'Boola-boola' and all that buncombe

I am writing this in longhand on the top of an unpainted pine bench that might have been here at my first presidential nominating convention (was it '32 or '36?) I have run out of copy paper so I will use the back of Ronald Reagan's acceptance speech which has been distributed in advance up and down the press area. Down below in the delegates' section the state standards stand fixed, but everything else is in motion; there could be 20,000 in this enormous hall. Up in the extreme galleries the radio-television booths cling like birds' nests. Here on this row our neighbor is the Denver Post.

This is a kind of self-conscious pandemonium; we are doing our act for television. Delegates wear funny hats and register exuberance, like classes at a college reunion. This is a sort of reunion, in a way; every four years it happens: it sends memory back to old performances: the plot is always different, the scenery is always the same. I watch the delegate with an enormous elephant head piece moving around; the woman in white with scarlet sash keeps time to the smashing band. It's endlessly playing "The Yellow Rose of Texas" alternating with "Boola-boola" (that's for George Bush). Banners and bands and buncombe, that's what conventions are made of and now and then a nugget of eloquence. In old days there were wide aisles for parades. "Spontaneous" demonstrations were turned on and off like a faucet. In 1912 Wilson's ovation outlasted Champ Clark's of an hour and 15 minutes, until 3:35 a.m. No parades today! It would waste prime time. Television is boss; just as startling to the 1930s would be air-conditioning; the old circus heat and smoke and smell are gone. No more acceptance speeches at two in the morning like Harry Truman's in Philadelphia in 1948. Prime time is ringmaster.

The press seats around me are half empty; where is everybody? Why, down in the canvas-walled newspaper booths of the "tent city" in Cobo Hall with television, the view is close-up and you can hear better, and there is Walter Cronkite and all the rest to tell you what is happening.

The crowd is so big you get a little lonely. You think of old days and old friends and typewriters clattering right here on the bench, and Carl Jetton ready to send the stuff to Boston in Morse code.

There is a yell! They have been balloting and the Bush nomination is over the top. Ho, hum. It ought to be exciting and isn't. Long ago the primaries picked Governor Reagan and he, after that Jerry Ford flop, picked Bush. The primary system is as revolutionary in its way in the political field as TV, or air-conditioning, is in the mechanical.

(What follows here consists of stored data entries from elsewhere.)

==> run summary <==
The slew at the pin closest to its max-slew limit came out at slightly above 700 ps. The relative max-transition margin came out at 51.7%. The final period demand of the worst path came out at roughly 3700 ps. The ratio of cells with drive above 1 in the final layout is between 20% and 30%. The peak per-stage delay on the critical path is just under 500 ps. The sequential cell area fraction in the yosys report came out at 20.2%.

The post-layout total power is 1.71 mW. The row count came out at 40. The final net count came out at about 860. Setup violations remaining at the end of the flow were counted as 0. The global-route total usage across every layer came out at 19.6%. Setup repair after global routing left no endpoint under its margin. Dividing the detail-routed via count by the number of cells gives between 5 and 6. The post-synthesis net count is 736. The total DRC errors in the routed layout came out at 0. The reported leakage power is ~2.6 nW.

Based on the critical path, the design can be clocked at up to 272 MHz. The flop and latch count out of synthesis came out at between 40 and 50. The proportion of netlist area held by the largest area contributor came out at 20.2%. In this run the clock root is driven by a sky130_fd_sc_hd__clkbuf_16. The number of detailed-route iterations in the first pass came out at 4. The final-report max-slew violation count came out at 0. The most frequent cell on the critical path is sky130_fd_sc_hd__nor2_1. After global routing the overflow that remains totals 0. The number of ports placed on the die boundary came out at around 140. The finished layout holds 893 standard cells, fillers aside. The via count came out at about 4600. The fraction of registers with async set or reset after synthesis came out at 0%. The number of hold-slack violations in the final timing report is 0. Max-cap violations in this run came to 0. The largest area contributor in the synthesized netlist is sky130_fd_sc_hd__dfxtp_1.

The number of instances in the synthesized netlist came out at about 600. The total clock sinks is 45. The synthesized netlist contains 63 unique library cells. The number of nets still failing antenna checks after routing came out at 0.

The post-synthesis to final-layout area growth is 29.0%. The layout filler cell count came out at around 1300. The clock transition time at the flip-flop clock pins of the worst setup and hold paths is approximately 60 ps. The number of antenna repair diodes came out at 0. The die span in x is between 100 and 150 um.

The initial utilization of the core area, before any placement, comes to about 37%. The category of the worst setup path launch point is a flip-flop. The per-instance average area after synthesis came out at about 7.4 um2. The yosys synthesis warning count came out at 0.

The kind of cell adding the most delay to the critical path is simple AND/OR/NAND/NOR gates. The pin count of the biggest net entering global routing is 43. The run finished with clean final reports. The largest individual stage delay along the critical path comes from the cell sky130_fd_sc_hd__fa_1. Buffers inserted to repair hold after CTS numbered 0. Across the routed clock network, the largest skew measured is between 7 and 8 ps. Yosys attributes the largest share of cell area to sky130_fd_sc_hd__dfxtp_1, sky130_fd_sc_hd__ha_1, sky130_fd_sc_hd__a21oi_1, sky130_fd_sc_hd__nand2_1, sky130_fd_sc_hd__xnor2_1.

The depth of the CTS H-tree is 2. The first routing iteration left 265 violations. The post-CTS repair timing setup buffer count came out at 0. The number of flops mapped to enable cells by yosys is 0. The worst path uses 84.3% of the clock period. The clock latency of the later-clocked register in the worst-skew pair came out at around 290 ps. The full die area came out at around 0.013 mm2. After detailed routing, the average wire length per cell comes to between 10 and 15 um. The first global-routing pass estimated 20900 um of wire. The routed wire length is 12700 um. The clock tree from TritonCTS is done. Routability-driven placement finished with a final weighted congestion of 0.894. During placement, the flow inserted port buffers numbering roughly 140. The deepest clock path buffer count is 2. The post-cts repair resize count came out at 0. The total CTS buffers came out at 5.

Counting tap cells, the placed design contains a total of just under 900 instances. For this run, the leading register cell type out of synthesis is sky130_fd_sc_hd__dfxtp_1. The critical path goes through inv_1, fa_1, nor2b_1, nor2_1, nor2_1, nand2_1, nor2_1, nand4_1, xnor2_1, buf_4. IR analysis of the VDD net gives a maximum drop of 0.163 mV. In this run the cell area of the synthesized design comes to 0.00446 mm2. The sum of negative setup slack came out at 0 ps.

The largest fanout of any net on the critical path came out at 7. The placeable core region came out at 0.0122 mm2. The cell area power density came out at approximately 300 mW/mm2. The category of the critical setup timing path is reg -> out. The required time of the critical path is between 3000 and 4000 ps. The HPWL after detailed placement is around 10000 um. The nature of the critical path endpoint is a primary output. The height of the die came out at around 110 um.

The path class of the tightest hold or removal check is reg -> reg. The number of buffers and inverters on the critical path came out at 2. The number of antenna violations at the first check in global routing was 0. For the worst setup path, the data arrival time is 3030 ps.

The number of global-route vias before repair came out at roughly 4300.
[config.mk]
export PLATFORM = sky130hd
export DESIGN_NAME = bus_break_cmp
export DESIGN_NICKNAME = d
export VERILOG_FILES = /design/src/rtl/bbc_pkg.sv /design/src/rtl/bbc_data_match.sv /design/src/rtl/bbc_channel.sv /design/src/rtl/bus_break_cmp.sv
export SDC_FILE = /design/constraint.sdc
export NUM_CORES = 1
export LEC_CHECK = 0
export BUFFER_PORTS_ARGS = -buffer_cell sky130_fd_sc_hd__buf_2
export CORE_UTILIZATION = 30
export DETAILED_ROUTE_END_ITERATION = 10
export SYNTH_ARGS = -nofsm -noshare
export SYNTH_HDL_FRONTEND = slang
export SYNTH_SLANG_ARGS = --single-unit
[constraint.sdc]
create_clock -name clk -period 3 [get_ports clk]
set_input_delay 0.3 -clock clk [delete_from_list [all_inputs] [get_ports clk]]
set_output_delay 0.3 -clock clk [all_outputs]
set_load 0.005 [all_outputs]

Now the result is announced. Surprise . . . It's Bush. In this row of 12 seats only six are occupied. Bang, goes the music: now the big scene, the set piece, like the climax of the fireworks display. This is the acceptance speech that goes across America to plains and prairies and mountains. Ronald Reagan begins. "Fellow citizens . . ." He does not use oratorical tricks; it is a quiet, effective delivery with reserved emotion, like a father talking to a family -- calmly and confidently. It sets forth his views; it is a long speech, about 4,500 words. There is frequent applause. It ends with a surprising three-paragraph quotation from Franklin Roosevelt in 1932 -- begging for reduced size and cost of government. Is this ironical or appeal? FDR pledged economy, just as Governor Reagan does, and then went on to be the biggest spender of all time. It is puzzling.

At 10:21 he finishes . . . Band -- tumult! A Niagara of balloons cascades from the rafters, red, white, and blue -- a huge childrens' party, immediately followed by a sound like corn popping. The familiar scene follows: the dancing signs, the people on chairs, the crowd singing.

It's a bit wistful. I have seen this climax before with many old comrades: Don Richardson and Saville Davis; Joe Harsch and Erwin Canham; Roscoe Drummond and Neal Stanford and Mary Hornaday. Colleges graduate their classes quadrennially, too, don't they? It's something like that for reporters every fourth year at political conventions: the event recalls old days and shared experience -- Jo Ripley; Bill Stringer; Courtney Sheldon, and all the others.

Well, old-timers, I will do something just for you. I will take my ball-point and on this unpainted pine plank, at seat A F-6 E4, in all this hubbub, I will write something private that only you will understand: "Here again "The Christian Science Monitor "July 17, 1980."